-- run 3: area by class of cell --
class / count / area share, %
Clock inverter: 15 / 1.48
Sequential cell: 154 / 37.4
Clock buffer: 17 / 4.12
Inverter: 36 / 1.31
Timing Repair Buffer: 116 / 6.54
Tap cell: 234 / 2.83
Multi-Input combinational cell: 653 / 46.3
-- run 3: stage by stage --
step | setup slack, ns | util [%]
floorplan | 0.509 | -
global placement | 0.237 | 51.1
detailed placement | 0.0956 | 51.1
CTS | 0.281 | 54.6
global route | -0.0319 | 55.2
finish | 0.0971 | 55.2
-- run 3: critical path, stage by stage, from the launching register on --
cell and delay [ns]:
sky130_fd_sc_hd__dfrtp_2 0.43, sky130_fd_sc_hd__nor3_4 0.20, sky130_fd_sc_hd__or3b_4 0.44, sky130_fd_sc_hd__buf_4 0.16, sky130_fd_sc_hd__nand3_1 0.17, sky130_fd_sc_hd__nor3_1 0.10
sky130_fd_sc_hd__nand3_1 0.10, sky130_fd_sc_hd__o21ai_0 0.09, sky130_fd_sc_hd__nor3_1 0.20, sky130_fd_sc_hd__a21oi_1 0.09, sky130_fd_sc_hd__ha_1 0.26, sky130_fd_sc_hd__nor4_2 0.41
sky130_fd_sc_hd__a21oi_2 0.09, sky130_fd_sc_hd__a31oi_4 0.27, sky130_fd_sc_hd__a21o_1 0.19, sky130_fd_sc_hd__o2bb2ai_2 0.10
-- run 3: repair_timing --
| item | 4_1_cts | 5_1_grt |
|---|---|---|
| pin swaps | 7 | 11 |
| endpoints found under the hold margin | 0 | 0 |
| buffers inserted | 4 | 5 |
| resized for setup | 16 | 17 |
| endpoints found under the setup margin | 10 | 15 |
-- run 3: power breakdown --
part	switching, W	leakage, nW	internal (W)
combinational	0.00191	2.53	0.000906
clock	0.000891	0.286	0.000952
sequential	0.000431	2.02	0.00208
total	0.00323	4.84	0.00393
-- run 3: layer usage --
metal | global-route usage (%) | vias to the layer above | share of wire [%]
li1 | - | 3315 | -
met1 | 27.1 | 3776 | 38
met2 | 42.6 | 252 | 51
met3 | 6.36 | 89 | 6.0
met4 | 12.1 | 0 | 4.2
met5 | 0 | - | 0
$ cat src/hdl/ref_release_key.v
module ref_release_key (
	input  wire [7:0] lfsr_in,
	input  wire [7:0] key_in,
	output wire       match_out
);

	wire [7:0] expect_key;

	// Bit order reversed, then every bit inverted
	assign expect_key = ~{lfsr_in[0], lfsr_in[1], lfsr_in[2], lfsr_in[3],
		lfsr_in[4], lfsr_in[5], lfsr_in[6], lfsr_in[7]};
	assign match_out  = (key_in == expect_key);

endmodule // ref_release_key
**src/design/rct_pkg.sv**
```systemverilog
// package for the reload/capture timer: register map, field positions, types
// assumes a plain register port with 32-bit data and byte addresses
package rct_pkg;
	// ----------------------------------------
	// register offsets
	// ----------------------------------------
	localparam logic [7:0] OFF_CONTROL = 8'h00;
	localparam logic [7:0] OFF_MODE = 8'h04;
	localparam logic [7:0] OFF_RELOAD = 8'h08;
	localparam logic [7:0] OFF_COUNT = 8'h10;
	localparam logic [7:0] OFF_CLEAR = 8'h18;
	localparam logic [7:0] OFF_IRQ_EN = 8'h1c;
	// ----------------------------------------
	// control fields
	// ----------------------------------------
	localparam int CTL_CAP_RL = 0;
	localparam int CTL_CT = 1;
	localparam int CTL_RUN = 2;
	localparam int CTL_EXEN = 3;
	localparam int CTL_EXF = 6;
	localparam int CTL_OVF = 7;
	localparam int CTL_INSEL_LO = 8;
	localparam int CTL_TRSEL_LO = 10;
	// ----------------------------------------
	// mode fields
	// ----------------------------------------
	localparam int MOD_UPDN = 0;
	localparam int MOD_PRE_LO = 1;
	localparam int MOD_PRESCALER_ENABLE = 4;
	localparam int MOD_EDGE = 5;
	localparam int MOD_XSTART = 6;
	localparam int MOD_XEDGE = 7;
	// ----------------------------------------
	// clear and enable fields
	// ----------------------------------------
	localparam int CLR_EXF = 6;
	localparam int CLR_OVF = 7;
	localparam int IEN_EXF = 0;
	localparam int IEN_OVF = 1;
	// ----------------------------------------
	// values and counts
	// ----------------------------------------
	localparam logic [31:0] RESET_VALUE = 32'h0000_0000;
	localparam logic [15:0] CNT_ALL_ONES = 16'hffff;
	localparam logic [15:0] CNT_ZERO = 16'h0000;
	localparam logic [15:0] CNT_ONE = 16'h0001;
	localparam logic [6:0] PRE_ONE = 7'h01;
	localparam logic [3:0] FIX_DIV12_LAST = 4'hb;
	localparam logic [3:0] FIX_DIV_ZERO = 4'h0;
	localparam logic [3:0] FIX_DIV_ONE = 4'h1;
	typedef struct packed {
		logic [3:0] count_src;
		logic [3:0] trig_src;
	} rct_pins_s;
endpackage

```
**src/design/rct_timer.sv**
```systemverilog
// reload/capture timer with 16-bit counter, prescaler, input muxes, flags
// assumes synchronous inputs and a master that never waits for the slave
// How it works
// - select 0 reloads counter from reload value on overflow or enabled trigger edge
// - select 1 with events enabled captures counter on the trigger edge
// - timer select picks internal clock or falling edges of count input
// - run bit 2 stops counter at 0, lets it count at 1
// - external enable bit 3 gates trigger edges for reload, capture and flag; 0 ignores them, external start does not
// - external flag bit 6 sets on enabled trigger edge, sticky
// - overflow flag bit 7 sets on overflow or underflow, sticky
// - count select field picks one of four count sources
// - trigger select field picks one of four trigger sources
// - up/down enable lets trigger level set direction, else up only
// - prescaler field divides clock by two to the power of code
// - prescaler enable off uses fixed divider, on uses prescaler
// - edge select picks falling (0) or rising (1) trigger edge
// - external start sets run bit on edge chosen by start edge bit
// - software writes to reload value beat hardware capture
// - counter is software accessible, write wins, advances only when running
// - writing 1 to clear bits 6 or 7 clears the matching flag
// - interrupt enable holds external enable bit 0, overflow enable bit 1
// - reserved bits read as zero
// - external count samples each clock, counts on high then low
// - down count underflows at reload value, flags and reloads all ones
// - capture mode counts up, overflow flags and reloads zero
// - capture in an increment cycle stores the incremented value
module rct_timer (
	// clock and reset
	input wire logic mclk,
	input wire logic rst_n,
	// register port
	input wire logic [7:0] reg_addr,
	input wire logic [31:0] reg_wdata,
	input wire logic reg_write,
	input wire logic reg_read,
	output logic [31:0] reg_rdata,
	// external inputs
	input wire rct_pkg::rct_pins_s pins,
	// fixed divider choice: 1 selects divide by 2, 0 divide by 12
	input wire logic fix_div2_sel,
	// status
	output logic irq_reg,
	output logic [15:0] count_out_reg
);
	// ----------------------------------------
	// registers
	// ----------------------------------------
	logic cap_rl_reg;
	logic ct_reg;
	logic run_reg;
	logic exen_reg;
	logic exf_reg;
	logic ovf_reg;
	logic [1:0] insel_reg;
	logic [1:0] trsel_reg;
	logic updn_reg;
	logic [2:0] pre_reg;
	logic prescaler_enable_reg;
	logic edge_reg;
	logic xstart_reg;
	logic xedge_reg;
	logic [15:0] rc_reg;
	logic [15:0] cnt_reg;
	logic [1:0] ien_reg;
	logic cin_prev_reg;
	logic tin_prev_reg;
	logic [6:0] pre_cnt_reg;
	logic [3:0] fix_cnt_reg;

	function automatic logic pick(input logic [3:0] src, input logic [1:0] sel);
		pick = src[sel];
	endfunction

	function automatic logic hit(input logic [7:0] a, input logic [7:0] off, input logic wr);
		hit = wr && (a == off);
	endfunction

	// ----------------------------------------
	// input selection and edges
	// ----------------------------------------
	logic cin;
	logic tin;
	logic cin_fall;
	logic tin_rise;
	logic tin_fall;
	logic trig_edge;
	logic start_edge;
	logic ext_ev;
	assign cin = pick(pins.count_src, insel_reg);
	assign tin = pick(pins.trig_src, trsel_reg);

	always_ff @(posedge mclk or negedge rst_n) begin
		if (!rst_n) begin
			cin_prev_reg <= 1'b0;
			tin_prev_reg <= 1'b0;
		end else begin
			cin_prev_reg <= cin;
			tin_prev_reg <= tin;
		end
	end

	assign cin_fall = cin_prev_reg && !cin;
	assign tin_rise = !tin_prev_reg && tin;
	assign tin_fall = tin_prev_reg && !tin;
	assign trig_edge = edge_reg ? tin_rise : tin_fall;
	assign start_edge = xedge_reg ? tin_rise : tin_fall;
	assign ext_ev = exen_reg && trig_edge;

	// ----------------------------------------
	// count clock
	// ----------------------------------------
	logic pre_tick;
	logic fix_tick;
	logic int_tick;
	logic tick;
	logic [6:0] pre_last;
	logic [3:0] fix_last;
	localparam logic [6:0] PRE_ONE_W = rct_pkg::PRE_ONE;
	assign pre_last = 7'((PRE_ONE_W << pre_reg) - PRE_ONE_W);
	assign pre_tick = (pre_cnt_reg >= pre_last);
	assign fix_last = fix_div2_sel ? rct_pkg::FIX_DIV_ONE : rct_pkg::FIX_DIV12_LAST;
	assign fix_tick = (fix_cnt_reg >= fix_last);
	assign int_tick = prescaler_enable_reg ? pre_tick : fix_tick;
	assign tick = run_reg && (ct_reg ? cin_fall : int_tick);

	always_ff @(posedge mclk or negedge rst_n) begin
		if (!rst_n) begin
			pre_cnt_reg <= '0;
		end else if (pre_tick) begin
			pre_cnt_reg <= '0;
		end else begin
			pre_cnt_reg <= 7'(pre_cnt_reg + PRE_ONE_W);
		end
	end

	always_ff @(posedge mclk or negedge rst_n) begin
		if (!rst_n) begin
			fix_cnt_reg <= rct_pkg::FIX_DIV_ZERO;
		end else if (fix_tick) begin
			fix_cnt_reg <= rct_pkg::FIX_DIV_ZERO;
		end else begin
			fix_cnt_reg <= 4'(fix_cnt_reg + rct_pkg::FIX_DIV_ONE);
		end
	end

	// ----------------------------------------
	// counter next value
	// ----------------------------------------
	logic down;
	logic ovf_ev;
	logic unf_ev;
	logic [15:0] cnt_next;
	logic do_capture;
	assign down = updn_reg && !tin && !cap_rl_reg;
	assign ovf_ev = tick && !down && (cnt_reg == rct_pkg::CNT_ALL_ONES);
	assign unf_ev = tick && down && (cnt_reg == rc_reg);
	assign do_capture = cap_rl_reg && ext_ev;

	always_comb begin
		cnt_next = cnt_reg;
		if (unf_ev) begin
			cnt_next = rct_pkg::CNT_ALL_ONES;
		end else if (ovf_ev) begin
			cnt_next = cap_rl_reg ? rct_pkg::CNT_ZERO : rc_reg;
		end else if (tick) begin
			cnt_next = down ? 16'(cnt_reg - rct_pkg::CNT_ONE) : 16'(cnt_reg + rct_pkg::CNT_ONE);
		end
		if (!cap_rl_reg && ext_ev) begin
			cnt_next = rc_reg;
		end
	end

	always_ff @(posedge mclk or negedge rst_n) begin
		if (!rst_n) begin
			cnt_reg <= rct_pkg::RESET_VALUE[15:0];
		end else if (hit(reg_addr, rct_pkg::OFF_COUNT, reg_write)) begin
			cnt_reg <= reg_wdata[15:0];
		end else begin
			cnt_reg <= cnt_next;
		end
	end

	always_ff @(posedge mclk or negedge rst_n) begin
		if (!rst_n) begin
			rc_reg <= rct_pkg::RESET_VALUE[15:0];
		end else if (hit(reg_addr, rct_pkg::OFF_RELOAD, reg_write)) begin
			rc_reg <= reg_wdata[15:0];
		end else if (do_capture) begin
			rc_reg <= cnt_next;
		end
	end

	// ----------------------------------------
	// control register
	// ----------------------------------------
	logic wr_ctl;
	assign wr_ctl = hit(reg_addr, rct_pkg::OFF_CONTROL, reg_write);

	always_ff @(posedge mclk or negedge rst_n) begin
		if (!rst_n) begin
			cap_rl_reg <= 1'b0;
			ct_reg <= 1'b0;
			exen_reg <= 1'b0;
			insel_reg <= 2'h0;
			trsel_reg <= 2'h0;
		end else if (wr_ctl) begin
			cap_rl_reg <= reg_wdata[rct_pkg::CTL_CAP_RL];
			ct_reg <= reg_wdata[rct_pkg::CTL_CT];
			exen_reg <= reg_wdata[rct_pkg::CTL_EXEN];
			insel_reg <= reg_wdata[rct_pkg::CTL_INSEL_LO +: 2];
			trsel_reg <= reg_wdata[rct_pkg::CTL_TRSEL_LO +: 2];
		end
	end

	always_ff @(posedge mclk or negedge rst_n) begin
		if (!rst_n) begin
			run_reg <= 1'b0;
		end else if (xstart_reg && start_edge) begin
			run_reg <= 1'b1;
		end else if (wr_ctl) begin
			run_reg <= reg_wdata[rct_pkg::CTL_RUN];
		end
	end

	// ----------------------------------------
	// sticky flags, set wins over clear
	// ----------------------------------------
	logic wr_clr;
	assign wr_clr = hit(reg_addr, rct_pkg::OFF_CLEAR, reg_write);

	always_ff @(posedge mclk or negedge rst_n) begin
		if (!rst_n) begin
			exf_reg <= 1'b0;
		end else if (ext_ev) begin
			exf_reg <= 1'b1;
		end else if (wr_clr && reg_wdata[rct_pkg::CLR_EXF]) begin
			exf_reg <= 1'b0;
		end
	end

	always_ff @(posedge mclk or negedge rst_n) begin
		if (!rst_n) begin
			ovf_reg <= 1'b0;
		end else if (ovf_ev || unf_ev) begin
			ovf_reg <= 1'b1;
		end else if (wr_clr && reg_wdata[rct_pkg::CLR_OVF]) begin
			ovf_reg <= 1'b0;
		end
	end

	// ----------------------------------------
	// mode and enable registers
	// ----------------------------------------
	always_ff @(posedge mclk or negedge rst_n) begin
		if (!rst_n) begin
			updn_reg <= 1'b0;
			pre_reg <= 3'h0;
			prescaler_enable_reg <= 1'b0;
			edge_reg <= 1'b0;
			xstart_reg <= 1'b0;
			xedge_reg <= 1'b0;
		end else if (hit(reg_addr, rct_pkg::OFF_MODE, reg_write)) begin
			updn_reg <= reg_wdata[rct_pkg::MOD_UPDN];
			pre_reg <= reg_wdata[rct_pkg::MOD_PRE_LO +: 3];
			prescaler_enable_reg <= reg_wdata[rct_pkg::MOD_PRESCALER_ENABLE];
			edge_reg <= reg_wdata[rct_pkg::MOD_EDGE];
			xstart_reg <= reg_wdata[rct_pkg::MOD_XSTART];
			xedge_reg <= reg_wdata[rct_pkg::MOD_XEDGE];
		end
	end

	always_ff @(posedge mclk or negedge rst_n) begin
		if (!rst_n) begin
			ien_reg <= 2'h0;
		end else if (hit(reg_addr, rct_pkg::OFF_IRQ_EN, reg_write)) begin
			ien_reg <= reg_wdata[1:0];
		end
	end

	// ----------------------------------------
	// outputs
	// ----------------------------------------
	always_ff @(posedge mclk or negedge rst_n) begin
		if (!rst_n) begin
			irq_reg <= 1'b0;
			count_out_reg <= 16'h0000;
		end else begin
			irq_reg <= (exf_reg && ien_reg[rct_pkg::IEN_EXF]) ||
				(ovf_reg && ien_reg[rct_pkg::IEN_OVF]);
			count_out_reg <= cnt_reg;
		end
	end

	// ----------------------------------------
	// read path
	// ----------------------------------------
	logic [31:0] rd_next;
	always_comb begin
		rd_next = 32'h0000_0000;
		unique case (reg_addr)
			rct_pkg::OFF_CONTROL: begin
				rd_next[rct_pkg::CTL_CAP_RL] = cap_rl_reg;
				rd_next[rct_pkg::CTL_CT] = ct_reg;
				rd_next[rct_pkg::CTL_RUN] = run_reg;
				rd_next[rct_pkg::CTL_EXEN] = exen_reg;
				rd_next[rct_pkg::CTL_EXF] = exf_reg;
				rd_next[rct_pkg::CTL_OVF] = ovf_reg;
				rd_next[rct_pkg::CTL_INSEL_LO +: 2] = insel_reg;
				rd_next[rct_pkg::CTL_TRSEL_LO +: 2] = trsel_reg;
			end
			rct_pkg::OFF_MODE: begin
				rd_next[rct_pkg::MOD_UPDN] = updn_reg;
				rd_next[rct_pkg::MOD_PRE_LO +: 3] = pre_reg;
				rd_next[rct_pkg::MOD_PRESCALER_ENABLE] = prescaler_enable_reg;
				rd_next[rct_pkg::MOD_EDGE] = edge_reg;
				rd_next[rct_pkg::MOD_XSTART] = xstart_reg;
				rd_next[rct_pkg::MOD_XEDGE] = xedge_reg;
			end
			rct_pkg::OFF_RELOAD: rd_next[15:0] = rc_reg;
			rct_pkg::OFF_COUNT: rd_next[15:0] = cnt_reg;
			rct_pkg::OFF_IRQ_EN: rd_next[1:0] = ien_reg;
			default: rd_next = 32'h0000_0000;
		endcase
	end

	always_ff @(posedge mclk or negedge rst_n) begin
		if (!rst_n) begin
			reg_rdata <= 32'h0000_0000;
		end else if (reg_read) begin
			reg_rdata <= rd_next;
		end else begin
			reg_rdata <= 32'h0000_0000;
		end
	end
endmodule

```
#####
ACTIVITY -> Up to and including the line with "floorplan | 0.509", print every line of the material above, starting from its first line, exactly.

PROBLEM SOLUTION ->
-- run 3: area by class of cell --
class / count / area share, %
Clock inverter: 15 / 1.48
Sequential cell: 154 / 37.4
Clock buffer: 17 / 4.12
Inverter: 36 / 1.31
Timing Repair Buffer: 116 / 6.54
Tap cell: 234 / 2.83
Multi-Input combinational cell: 653 / 46.3
-- run 3: stage by stage --
step | setup slack, ns | util [%]
floorplan | 0.509 | -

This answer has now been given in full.